Exercise instructions: Only the lines from the one containing "if (i_reset || !run) begin" through the one containing "o_result_chan <= o_chan_sel;" should be printed, exactly as they appear below, with both ends included.

(Saved entries)
....................

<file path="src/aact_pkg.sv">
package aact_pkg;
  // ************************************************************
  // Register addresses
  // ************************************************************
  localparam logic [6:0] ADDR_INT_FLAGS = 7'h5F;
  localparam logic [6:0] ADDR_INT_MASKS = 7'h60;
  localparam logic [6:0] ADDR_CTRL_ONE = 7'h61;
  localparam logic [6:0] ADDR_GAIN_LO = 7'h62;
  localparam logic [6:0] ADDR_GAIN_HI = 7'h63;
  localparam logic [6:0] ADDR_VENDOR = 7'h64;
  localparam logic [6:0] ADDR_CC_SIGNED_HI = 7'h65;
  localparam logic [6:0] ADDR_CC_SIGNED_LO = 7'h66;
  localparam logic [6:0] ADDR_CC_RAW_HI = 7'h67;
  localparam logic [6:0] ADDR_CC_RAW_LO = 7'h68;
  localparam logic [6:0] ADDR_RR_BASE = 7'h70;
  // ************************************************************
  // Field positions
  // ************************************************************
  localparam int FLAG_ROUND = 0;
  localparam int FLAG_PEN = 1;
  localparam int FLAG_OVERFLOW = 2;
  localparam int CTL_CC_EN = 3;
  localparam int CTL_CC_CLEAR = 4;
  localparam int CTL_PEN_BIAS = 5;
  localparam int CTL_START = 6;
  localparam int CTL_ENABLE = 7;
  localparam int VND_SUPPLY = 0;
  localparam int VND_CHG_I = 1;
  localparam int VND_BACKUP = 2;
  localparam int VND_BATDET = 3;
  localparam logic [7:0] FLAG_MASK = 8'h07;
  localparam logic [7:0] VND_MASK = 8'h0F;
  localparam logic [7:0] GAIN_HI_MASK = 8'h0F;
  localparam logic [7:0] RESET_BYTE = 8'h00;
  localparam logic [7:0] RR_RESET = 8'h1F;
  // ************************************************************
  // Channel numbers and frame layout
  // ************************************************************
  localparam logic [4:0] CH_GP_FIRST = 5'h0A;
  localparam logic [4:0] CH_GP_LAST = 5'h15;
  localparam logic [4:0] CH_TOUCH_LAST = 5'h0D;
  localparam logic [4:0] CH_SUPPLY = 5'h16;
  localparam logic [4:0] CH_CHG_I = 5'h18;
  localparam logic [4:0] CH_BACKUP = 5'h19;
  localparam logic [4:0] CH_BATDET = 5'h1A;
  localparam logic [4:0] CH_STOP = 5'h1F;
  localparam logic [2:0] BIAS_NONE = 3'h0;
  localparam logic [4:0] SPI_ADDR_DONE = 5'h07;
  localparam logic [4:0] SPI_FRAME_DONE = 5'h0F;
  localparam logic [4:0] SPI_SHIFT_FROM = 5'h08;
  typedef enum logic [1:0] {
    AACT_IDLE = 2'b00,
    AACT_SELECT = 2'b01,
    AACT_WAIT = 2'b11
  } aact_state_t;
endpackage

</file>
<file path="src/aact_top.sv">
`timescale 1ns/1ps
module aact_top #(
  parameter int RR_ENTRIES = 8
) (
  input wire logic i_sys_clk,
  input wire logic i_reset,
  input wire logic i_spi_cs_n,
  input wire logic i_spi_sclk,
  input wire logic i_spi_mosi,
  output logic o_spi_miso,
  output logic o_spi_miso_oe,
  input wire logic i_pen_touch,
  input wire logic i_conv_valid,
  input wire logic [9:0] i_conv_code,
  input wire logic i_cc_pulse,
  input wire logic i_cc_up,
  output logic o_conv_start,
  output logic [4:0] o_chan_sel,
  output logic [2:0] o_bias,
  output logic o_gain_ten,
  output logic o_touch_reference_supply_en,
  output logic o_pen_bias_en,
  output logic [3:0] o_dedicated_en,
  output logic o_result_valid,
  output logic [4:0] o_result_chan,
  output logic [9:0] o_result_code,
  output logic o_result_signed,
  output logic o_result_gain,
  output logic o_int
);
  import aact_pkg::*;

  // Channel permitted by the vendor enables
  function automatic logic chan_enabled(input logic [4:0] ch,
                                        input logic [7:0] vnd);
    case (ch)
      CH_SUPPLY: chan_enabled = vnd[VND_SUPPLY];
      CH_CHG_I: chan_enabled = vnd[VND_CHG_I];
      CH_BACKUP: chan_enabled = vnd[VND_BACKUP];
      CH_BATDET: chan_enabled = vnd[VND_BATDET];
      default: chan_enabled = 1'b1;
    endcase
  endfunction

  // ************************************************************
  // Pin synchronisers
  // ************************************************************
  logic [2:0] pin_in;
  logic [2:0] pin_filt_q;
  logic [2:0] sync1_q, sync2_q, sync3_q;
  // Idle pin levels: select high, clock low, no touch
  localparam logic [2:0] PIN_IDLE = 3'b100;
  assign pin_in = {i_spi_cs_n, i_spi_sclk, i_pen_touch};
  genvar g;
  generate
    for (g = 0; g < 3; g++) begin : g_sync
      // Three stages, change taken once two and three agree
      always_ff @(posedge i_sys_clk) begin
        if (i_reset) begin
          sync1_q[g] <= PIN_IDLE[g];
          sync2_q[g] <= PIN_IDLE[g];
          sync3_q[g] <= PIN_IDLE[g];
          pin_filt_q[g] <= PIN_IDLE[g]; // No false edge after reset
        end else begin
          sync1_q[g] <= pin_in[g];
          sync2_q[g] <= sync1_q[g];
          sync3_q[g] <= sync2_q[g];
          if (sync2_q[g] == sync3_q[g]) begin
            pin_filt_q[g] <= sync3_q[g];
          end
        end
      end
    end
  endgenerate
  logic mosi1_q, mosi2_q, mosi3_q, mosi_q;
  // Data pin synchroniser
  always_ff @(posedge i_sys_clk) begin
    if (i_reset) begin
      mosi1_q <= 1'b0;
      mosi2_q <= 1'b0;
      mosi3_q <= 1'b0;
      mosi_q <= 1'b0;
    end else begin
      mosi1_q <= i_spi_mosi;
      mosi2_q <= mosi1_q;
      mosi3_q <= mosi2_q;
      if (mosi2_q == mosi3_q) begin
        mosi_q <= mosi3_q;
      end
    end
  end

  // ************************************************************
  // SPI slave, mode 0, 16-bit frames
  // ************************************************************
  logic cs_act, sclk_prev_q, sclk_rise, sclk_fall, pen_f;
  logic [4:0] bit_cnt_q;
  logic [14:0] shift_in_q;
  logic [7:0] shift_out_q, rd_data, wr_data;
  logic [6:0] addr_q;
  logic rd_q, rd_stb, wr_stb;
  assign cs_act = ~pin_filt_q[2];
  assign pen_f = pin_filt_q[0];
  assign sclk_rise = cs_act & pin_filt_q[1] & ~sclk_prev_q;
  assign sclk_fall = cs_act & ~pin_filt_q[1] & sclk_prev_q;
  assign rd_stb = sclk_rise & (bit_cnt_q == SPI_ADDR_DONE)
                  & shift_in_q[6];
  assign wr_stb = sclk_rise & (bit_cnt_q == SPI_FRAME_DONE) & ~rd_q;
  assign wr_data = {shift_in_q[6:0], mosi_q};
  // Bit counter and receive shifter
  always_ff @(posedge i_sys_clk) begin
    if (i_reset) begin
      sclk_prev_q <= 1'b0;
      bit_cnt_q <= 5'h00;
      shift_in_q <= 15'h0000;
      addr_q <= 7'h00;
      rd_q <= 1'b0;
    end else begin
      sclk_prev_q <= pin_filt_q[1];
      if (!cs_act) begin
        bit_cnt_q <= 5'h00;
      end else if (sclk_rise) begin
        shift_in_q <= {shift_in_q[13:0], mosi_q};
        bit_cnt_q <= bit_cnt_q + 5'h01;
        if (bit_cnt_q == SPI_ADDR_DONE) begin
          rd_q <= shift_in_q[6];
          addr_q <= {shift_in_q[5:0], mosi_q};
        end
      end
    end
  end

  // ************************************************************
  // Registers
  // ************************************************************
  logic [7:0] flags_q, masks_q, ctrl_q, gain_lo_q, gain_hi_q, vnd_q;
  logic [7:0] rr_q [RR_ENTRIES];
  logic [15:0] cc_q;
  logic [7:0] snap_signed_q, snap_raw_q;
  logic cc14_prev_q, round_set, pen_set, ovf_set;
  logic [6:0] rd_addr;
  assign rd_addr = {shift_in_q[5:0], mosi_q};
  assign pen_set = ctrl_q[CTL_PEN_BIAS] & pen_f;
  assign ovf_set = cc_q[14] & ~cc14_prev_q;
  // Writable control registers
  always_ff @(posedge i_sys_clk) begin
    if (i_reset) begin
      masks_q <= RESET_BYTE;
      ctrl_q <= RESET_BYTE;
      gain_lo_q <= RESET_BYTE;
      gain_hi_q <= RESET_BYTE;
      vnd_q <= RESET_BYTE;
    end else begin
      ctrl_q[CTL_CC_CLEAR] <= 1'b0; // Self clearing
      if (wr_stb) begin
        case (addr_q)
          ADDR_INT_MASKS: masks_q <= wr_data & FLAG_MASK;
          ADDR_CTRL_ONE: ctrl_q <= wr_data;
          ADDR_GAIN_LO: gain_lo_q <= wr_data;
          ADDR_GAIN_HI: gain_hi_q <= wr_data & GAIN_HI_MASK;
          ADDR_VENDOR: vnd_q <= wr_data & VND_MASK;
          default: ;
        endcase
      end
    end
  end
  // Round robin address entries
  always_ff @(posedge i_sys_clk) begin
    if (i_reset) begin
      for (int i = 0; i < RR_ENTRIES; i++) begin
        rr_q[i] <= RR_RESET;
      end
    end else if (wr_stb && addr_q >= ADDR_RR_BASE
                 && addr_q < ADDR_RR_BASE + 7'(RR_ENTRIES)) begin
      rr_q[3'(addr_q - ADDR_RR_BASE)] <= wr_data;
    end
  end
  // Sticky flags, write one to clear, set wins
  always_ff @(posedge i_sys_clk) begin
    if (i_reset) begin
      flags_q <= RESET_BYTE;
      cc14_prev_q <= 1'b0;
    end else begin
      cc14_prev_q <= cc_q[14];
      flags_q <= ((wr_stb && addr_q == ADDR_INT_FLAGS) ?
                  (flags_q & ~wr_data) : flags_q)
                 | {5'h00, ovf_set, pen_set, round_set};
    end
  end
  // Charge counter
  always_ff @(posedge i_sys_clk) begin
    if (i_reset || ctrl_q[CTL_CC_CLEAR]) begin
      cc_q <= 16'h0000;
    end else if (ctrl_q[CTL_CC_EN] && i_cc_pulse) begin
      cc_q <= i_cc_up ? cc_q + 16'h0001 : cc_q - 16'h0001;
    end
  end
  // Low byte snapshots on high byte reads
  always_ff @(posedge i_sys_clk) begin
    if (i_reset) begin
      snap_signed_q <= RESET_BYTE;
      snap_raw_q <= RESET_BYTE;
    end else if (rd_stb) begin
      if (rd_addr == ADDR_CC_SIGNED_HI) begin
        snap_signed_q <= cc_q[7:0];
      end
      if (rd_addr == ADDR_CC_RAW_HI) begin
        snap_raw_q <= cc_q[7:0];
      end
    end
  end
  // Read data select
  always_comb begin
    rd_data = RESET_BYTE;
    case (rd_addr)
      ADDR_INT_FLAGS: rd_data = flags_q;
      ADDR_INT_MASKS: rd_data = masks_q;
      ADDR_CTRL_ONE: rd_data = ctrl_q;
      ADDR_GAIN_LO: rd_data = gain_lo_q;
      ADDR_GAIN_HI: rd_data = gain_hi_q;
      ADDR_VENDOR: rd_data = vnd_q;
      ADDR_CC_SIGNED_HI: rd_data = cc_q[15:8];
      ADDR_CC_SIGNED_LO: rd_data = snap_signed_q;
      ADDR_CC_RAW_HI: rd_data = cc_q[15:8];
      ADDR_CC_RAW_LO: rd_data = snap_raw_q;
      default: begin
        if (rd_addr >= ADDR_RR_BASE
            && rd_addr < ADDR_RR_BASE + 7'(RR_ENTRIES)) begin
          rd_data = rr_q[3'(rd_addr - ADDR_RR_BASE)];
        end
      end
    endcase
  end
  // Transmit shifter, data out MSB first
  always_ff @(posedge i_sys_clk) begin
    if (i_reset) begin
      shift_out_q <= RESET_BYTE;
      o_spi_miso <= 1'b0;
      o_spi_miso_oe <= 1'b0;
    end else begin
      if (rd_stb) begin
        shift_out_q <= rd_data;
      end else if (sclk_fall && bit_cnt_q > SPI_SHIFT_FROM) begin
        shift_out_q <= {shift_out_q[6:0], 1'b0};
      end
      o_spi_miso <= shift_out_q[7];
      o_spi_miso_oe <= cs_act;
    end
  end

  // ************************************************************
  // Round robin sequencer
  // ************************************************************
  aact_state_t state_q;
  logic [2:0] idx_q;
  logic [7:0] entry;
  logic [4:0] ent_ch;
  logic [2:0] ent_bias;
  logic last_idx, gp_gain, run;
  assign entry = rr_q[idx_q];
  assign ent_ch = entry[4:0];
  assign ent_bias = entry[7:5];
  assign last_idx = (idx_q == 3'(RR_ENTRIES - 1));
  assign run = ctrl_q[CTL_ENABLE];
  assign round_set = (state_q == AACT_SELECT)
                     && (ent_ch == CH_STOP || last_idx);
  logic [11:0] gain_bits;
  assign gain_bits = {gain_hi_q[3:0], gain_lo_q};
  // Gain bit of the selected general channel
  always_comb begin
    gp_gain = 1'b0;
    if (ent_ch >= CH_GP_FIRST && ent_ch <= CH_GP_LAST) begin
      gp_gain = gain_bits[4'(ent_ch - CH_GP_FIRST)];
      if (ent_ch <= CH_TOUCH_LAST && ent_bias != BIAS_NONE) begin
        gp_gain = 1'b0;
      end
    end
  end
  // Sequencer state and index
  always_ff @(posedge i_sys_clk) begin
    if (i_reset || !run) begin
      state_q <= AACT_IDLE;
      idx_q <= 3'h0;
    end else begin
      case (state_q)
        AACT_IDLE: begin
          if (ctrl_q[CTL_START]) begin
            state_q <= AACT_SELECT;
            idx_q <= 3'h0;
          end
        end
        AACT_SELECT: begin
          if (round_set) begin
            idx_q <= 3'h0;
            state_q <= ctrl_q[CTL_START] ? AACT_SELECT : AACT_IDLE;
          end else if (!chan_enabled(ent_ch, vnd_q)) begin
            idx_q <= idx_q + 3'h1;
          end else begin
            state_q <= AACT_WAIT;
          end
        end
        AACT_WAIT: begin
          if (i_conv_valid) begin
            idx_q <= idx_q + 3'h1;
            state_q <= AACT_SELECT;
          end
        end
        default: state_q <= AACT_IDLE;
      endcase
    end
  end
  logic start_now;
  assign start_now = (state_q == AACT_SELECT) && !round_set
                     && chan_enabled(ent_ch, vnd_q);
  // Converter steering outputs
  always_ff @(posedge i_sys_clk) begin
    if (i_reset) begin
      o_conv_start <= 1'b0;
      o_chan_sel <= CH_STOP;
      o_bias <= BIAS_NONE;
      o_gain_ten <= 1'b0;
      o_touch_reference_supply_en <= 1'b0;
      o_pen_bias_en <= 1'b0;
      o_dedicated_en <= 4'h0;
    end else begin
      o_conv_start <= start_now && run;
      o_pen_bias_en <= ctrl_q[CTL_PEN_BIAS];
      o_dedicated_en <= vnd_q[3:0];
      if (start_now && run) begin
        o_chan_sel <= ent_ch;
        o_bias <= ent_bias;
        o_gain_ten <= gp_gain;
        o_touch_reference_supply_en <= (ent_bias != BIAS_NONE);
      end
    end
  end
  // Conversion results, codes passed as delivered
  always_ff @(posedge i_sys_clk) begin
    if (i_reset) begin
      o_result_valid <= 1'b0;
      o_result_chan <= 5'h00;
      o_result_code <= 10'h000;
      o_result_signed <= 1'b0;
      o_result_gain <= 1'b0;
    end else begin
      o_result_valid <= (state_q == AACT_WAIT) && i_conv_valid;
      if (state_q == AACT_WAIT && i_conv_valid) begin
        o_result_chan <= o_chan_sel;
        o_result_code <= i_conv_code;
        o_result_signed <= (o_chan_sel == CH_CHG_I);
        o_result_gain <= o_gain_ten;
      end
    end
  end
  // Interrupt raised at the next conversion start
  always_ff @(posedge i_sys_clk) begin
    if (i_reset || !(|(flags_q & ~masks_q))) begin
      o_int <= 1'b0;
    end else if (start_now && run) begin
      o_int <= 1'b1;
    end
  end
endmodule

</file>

....................

Problem solution:
    if (i_reset || !run) begin
      state_q <= AACT_IDLE;
      idx_q <= 3'h0;
    end else begin
      case (state_q)
        AACT_IDLE: begin
          if (ctrl_q[CTL_START]) begin
            state_q <= AACT_SELECT;
            idx_q <= 3'h0;
          end
        end
        AACT_SELECT: begin
          if (round_set) begin
            idx_q <= 3'h0;
            state_q <= ctrl_q[CTL_START] ? AACT_SELECT : AACT_IDLE;
          end else if (!chan_enabled(ent_ch, vnd_q)) begin
            idx_q <= idx_q + 3'h1;
          end else begin
            state_q <= AACT_WAIT;
          end
        end
        AACT_WAIT: begin
          if (i_conv_valid) begin
            idx_q <= idx_q + 3'h1;
            state_q <= AACT_SELECT;
          end
        end
        default: state_q <= AACT_IDLE;
      endcase
    end
  end
  logic start_now;
  assign start_now = (state_q == AACT_SELECT) && !round_set
                     && chan_enabled(ent_ch, vnd_q);
  // Converter steering outputs
  always_ff @(posedge i_sys_clk) begin
    if (i_reset) begin
      o_conv_start <= 1'b0;
      o_chan_sel <= CH_STOP;
      o_bias <= BIAS_NONE;
      o_gain_ten <= 1'b0;
      o_touch_reference_supply_en <= 1'b0;
      o_pen_bias_en <= 1'b0;
      o_dedicated_en <= 4'h0;
    end else begin
      o_conv_start <= start_now && run;
      o_pen_bias_en <= ctrl_q[CTL_PEN_BIAS];
      o_dedicated_en <= vnd_q[3:0];
      if (start_now && run) begin
        o_chan_sel <= ent_ch;
        o_bias <= ent_bias;
        o_gain_ten <= gp_gain;
        o_touch_reference_supply_en <= (ent_bias != BIAS_NONE);
      end
    end
  end
  // Conversion results, codes passed as delivered
  always_ff @(posedge i_sys_clk) begin
    if (i_reset) begin
      o_result_valid <= 1'b0;
      o_result_chan <= 5'h00;
      o_result_code <= 10'h000;
      o_result_signed <= 1'b0;
      o_result_gain <= 1'b0;
    end else begin
      o_result_valid <= (state_q == AACT_WAIT) && i_conv_valid;
      if (state_q == AACT_WAIT && i_conv_valid) begin
        o_result_chan <= o_chan_sel;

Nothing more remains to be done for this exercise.